The invention and its embodiments have been described above with no limitation, and the actual construction is not limited to the embodiments of the invention as shown in the drawings. In summary, if one of ordinary skill in the art is informed by this disclosure, a structural manner and an embodiment similar to the technical solution should not be creatively devised without departing from the gist of the present invention.

Claims

1. A method for text generation of digital human voice and facial animation, comprising the steps of:

s2, preprocessing a text, specifically comprising the following steps:

(5) Disabling word removal;

s3, text emotion analysis, which specifically comprises the following steps:

(1) Preparing data;

2. The method for generating digital human voice and facial animation from text according to claim 1, wherein: the text may contain some noise, wrong characters, messy codes or special characters, which may interfere with subsequent text processing tasks, and the text may be cleaned through text preprocessing, so that invalid information is removed, and the quality and consistency of data are improved.

3. The method for generating digital human voice and facial animation from text according to claim 1, wherein: according to the text emotion analysis, emotion tendencies in the text are recognized and understood according to the processed text content so as to convey proper emotion colors in the synthesized voice, parameters and models of a voice synthesis system can be adjusted by recognizing the emotion tendencies in the text, so that the generated voice can better express corresponding emotion in terms of intonation, speech speed, volume and the like, and the voice synthesis system can generate corresponding emotion response by analyzing emotion according to the text content input by a user, so that more emotional and personalized interaction experience is provided.

4. The method for generating digital human voice and facial animation from text according to claim 1, wherein: the construction of the acoustic model uses an acoustic model with a variational automatic encoder, semantic vectors of text are used as input, an acoustic feature representation is generated, the encoder of the automatic encoder maps the semantic vectors to Gaussian distribution in a potential space, potential codes are obtained through random sampling, then a decoder of the automatic encoder maps the potential codes to the acoustic feature representation, pronunciation rules are input into a pre-trained voice encoder, and the voice encoder generates feature representations of voice signals according to the pronunciation rules.
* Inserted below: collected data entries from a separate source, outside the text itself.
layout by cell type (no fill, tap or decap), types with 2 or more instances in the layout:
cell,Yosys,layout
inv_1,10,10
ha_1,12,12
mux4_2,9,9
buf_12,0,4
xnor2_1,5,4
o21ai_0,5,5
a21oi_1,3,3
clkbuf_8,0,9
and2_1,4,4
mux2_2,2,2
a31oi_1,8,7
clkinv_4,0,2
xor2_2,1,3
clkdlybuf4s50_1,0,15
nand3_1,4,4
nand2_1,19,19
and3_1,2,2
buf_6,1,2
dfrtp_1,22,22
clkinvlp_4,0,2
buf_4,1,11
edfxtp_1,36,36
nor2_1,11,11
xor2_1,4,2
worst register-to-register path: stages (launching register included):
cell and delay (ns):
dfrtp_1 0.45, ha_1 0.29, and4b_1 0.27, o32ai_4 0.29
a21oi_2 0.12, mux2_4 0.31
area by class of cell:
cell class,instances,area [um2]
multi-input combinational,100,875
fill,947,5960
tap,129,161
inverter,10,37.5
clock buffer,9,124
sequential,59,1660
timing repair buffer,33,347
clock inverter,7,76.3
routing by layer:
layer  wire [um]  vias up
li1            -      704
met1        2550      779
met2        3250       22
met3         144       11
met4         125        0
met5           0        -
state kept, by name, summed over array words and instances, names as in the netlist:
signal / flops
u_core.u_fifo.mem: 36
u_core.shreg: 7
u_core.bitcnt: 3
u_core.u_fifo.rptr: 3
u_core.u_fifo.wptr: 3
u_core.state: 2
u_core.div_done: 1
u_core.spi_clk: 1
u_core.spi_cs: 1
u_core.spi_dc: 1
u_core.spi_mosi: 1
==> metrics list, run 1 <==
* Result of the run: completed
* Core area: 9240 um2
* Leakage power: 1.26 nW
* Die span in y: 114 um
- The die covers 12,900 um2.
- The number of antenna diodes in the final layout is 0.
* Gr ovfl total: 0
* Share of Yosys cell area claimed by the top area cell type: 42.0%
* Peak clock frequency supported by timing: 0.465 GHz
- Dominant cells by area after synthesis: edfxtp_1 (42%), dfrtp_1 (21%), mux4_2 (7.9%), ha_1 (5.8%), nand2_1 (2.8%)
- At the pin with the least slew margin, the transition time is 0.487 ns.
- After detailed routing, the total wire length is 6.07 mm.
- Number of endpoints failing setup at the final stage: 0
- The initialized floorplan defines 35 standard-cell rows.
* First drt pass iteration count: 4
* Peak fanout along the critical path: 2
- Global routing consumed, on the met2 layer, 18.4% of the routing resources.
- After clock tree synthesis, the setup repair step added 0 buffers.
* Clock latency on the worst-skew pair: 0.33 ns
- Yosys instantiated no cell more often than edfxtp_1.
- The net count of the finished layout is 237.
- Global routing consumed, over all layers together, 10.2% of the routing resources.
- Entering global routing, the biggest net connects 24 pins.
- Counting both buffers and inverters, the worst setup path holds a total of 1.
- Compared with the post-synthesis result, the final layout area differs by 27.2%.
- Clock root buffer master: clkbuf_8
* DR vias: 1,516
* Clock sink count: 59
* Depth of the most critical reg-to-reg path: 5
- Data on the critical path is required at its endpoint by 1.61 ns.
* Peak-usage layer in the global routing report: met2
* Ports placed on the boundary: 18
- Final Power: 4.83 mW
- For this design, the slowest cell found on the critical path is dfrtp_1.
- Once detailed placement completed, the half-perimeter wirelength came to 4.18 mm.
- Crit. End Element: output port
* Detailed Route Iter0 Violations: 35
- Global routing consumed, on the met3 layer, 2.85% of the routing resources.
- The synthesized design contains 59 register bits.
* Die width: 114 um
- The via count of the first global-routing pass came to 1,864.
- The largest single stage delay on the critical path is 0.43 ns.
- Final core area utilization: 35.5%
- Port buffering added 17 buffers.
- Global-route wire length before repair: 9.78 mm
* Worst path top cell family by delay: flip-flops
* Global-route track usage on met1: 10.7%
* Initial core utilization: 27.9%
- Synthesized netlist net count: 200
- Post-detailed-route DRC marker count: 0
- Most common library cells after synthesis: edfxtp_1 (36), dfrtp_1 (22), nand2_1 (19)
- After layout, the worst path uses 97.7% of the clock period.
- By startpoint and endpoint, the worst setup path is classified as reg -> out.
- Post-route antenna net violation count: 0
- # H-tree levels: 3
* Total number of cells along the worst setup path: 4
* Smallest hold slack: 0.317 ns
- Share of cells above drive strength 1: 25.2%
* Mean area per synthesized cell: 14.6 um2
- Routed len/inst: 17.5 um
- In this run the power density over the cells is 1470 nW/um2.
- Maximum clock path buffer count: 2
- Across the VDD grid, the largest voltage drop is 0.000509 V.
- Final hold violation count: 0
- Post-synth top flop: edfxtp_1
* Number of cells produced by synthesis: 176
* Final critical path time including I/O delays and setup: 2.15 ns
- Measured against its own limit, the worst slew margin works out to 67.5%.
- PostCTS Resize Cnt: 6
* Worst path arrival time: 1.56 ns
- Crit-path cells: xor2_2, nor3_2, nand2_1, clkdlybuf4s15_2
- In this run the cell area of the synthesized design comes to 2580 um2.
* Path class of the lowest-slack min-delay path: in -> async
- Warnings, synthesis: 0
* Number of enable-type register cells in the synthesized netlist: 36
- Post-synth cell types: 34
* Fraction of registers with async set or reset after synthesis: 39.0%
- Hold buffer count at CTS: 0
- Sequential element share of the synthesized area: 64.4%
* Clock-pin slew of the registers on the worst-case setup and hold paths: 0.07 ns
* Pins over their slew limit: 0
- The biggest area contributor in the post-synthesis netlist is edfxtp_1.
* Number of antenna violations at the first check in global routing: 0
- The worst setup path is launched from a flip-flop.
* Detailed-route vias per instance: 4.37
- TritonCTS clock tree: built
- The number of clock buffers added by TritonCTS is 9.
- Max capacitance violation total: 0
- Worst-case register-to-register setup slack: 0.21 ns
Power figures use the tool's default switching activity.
$ cat config.mk
export PLATFORM = sky130hd
export DESIGN_NAME = ddram_arbiter
export DESIGN_NICKNAME = d
export VERILOG_FILES = /design/src/rtl/ddram_arb_pkg.sv /design/src/rtl/ddram_rr_pick.sv /design/src/rtl/ddram_arbiter.sv
export SDC_FILE = /design/constraint.sdc
export NUM_CORES = 1
export LEC_CHECK = 0
export BUFFER_PORTS_ARGS = -buffer_cell sky130_fd_sc_hd__buf_2
export CAP_MARGIN = 20
export CORE_AREA = 8 8 196 198
export CTS_BUF_LIST = sky130_fd_sc_hd__clkbuf_16
export CTS_CLUSTER_SIZE = 24
export DETAILED_ROUTE_END_ITERATION = 6
export DIE_AREA = 0 0 204 206
export PLACE_DENSITY = 0.46
export SYNTH_ARGS = -nofsm -noshare
export SYNTH_HDL_FRONTEND = slang
export SYNTH_SLANG_ARGS = --single-unit
$ cat constraint.sdc
create_clock -name CLK -period 3.9 [get_ports CLK]
set_input_delay 0.78 -clock CLK [delete_from_list [all_inputs] [get_ports CLK]]
set_output_delay 0.78 -clock CLK [all_outputs]
set_load 0.02 [all_outputs]
**config.mk**
```make
export PLATFORM = sky130hd
export DESIGN_NAME = tmds_channel_decoder
export DESIGN_NICKNAME = d
export VERILOG_FILES = /design/src/rtl/tmds_channel_decoder.sv
export SDC_FILE = /design/constraint.sdc
export NUM_CORES = 1
export LEC_CHECK = 0
export CAP_MARGIN = 20
export CORE_ASPECT_RATIO = 1.25
export CORE_MARGIN = 4
export CORE_UTILIZATION = 40
export CTS_BUF_LIST = sky130_fd_sc_hd__clkbuf_8
export DETAILED_ROUTE_END_ITERATION = 8
export DONT_BUFFER_PORTS = 1
export PLACE_DENSITY_LB_ADDON = 0.3
export SLEW_MARGIN = 15
export SYNTH_ARGS = -nofsm -noshare
export SYNTH_HDL_FRONTEND = slang
export SYNTH_SLANG_ARGS = --single-unit
```
**constraint.sdc**
```tcl
create_clock -name clk -period 2.9 [get_ports clk]
set_input_delay 0.145 -clock clk [delete_from_list [all_inputs] [get_ports clk]]
set_output_delay 0.145 -clock clk [all_outputs]
set_load 0.005 [all_outputs]
```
5. The method for generating digital human voice and facial animation from text according to claim 1, wherein: the stop words are common words which frequently appear in the text but usually do not carry too much semantic information, such as prepositions, conjunctions, pronouns and the like, and feature dimensions can be reduced by removing the stop words, so that model effect and calculation efficiency are improved.

6. The method for generating digital human voice and facial animation from text according to claim 1, wherein: the data are prepared into a text and voice data set for training, the data set comprises a text and a corresponding voice sample, the text and the voice data set are used for establishing a mapping relation between the text and the voice, the text at the moment is a text which is already classified after a series of processing, and the voice is also classified into three voice speeds of positive, neutral and negative in the same way, and the voice of the part is classified into manual classification.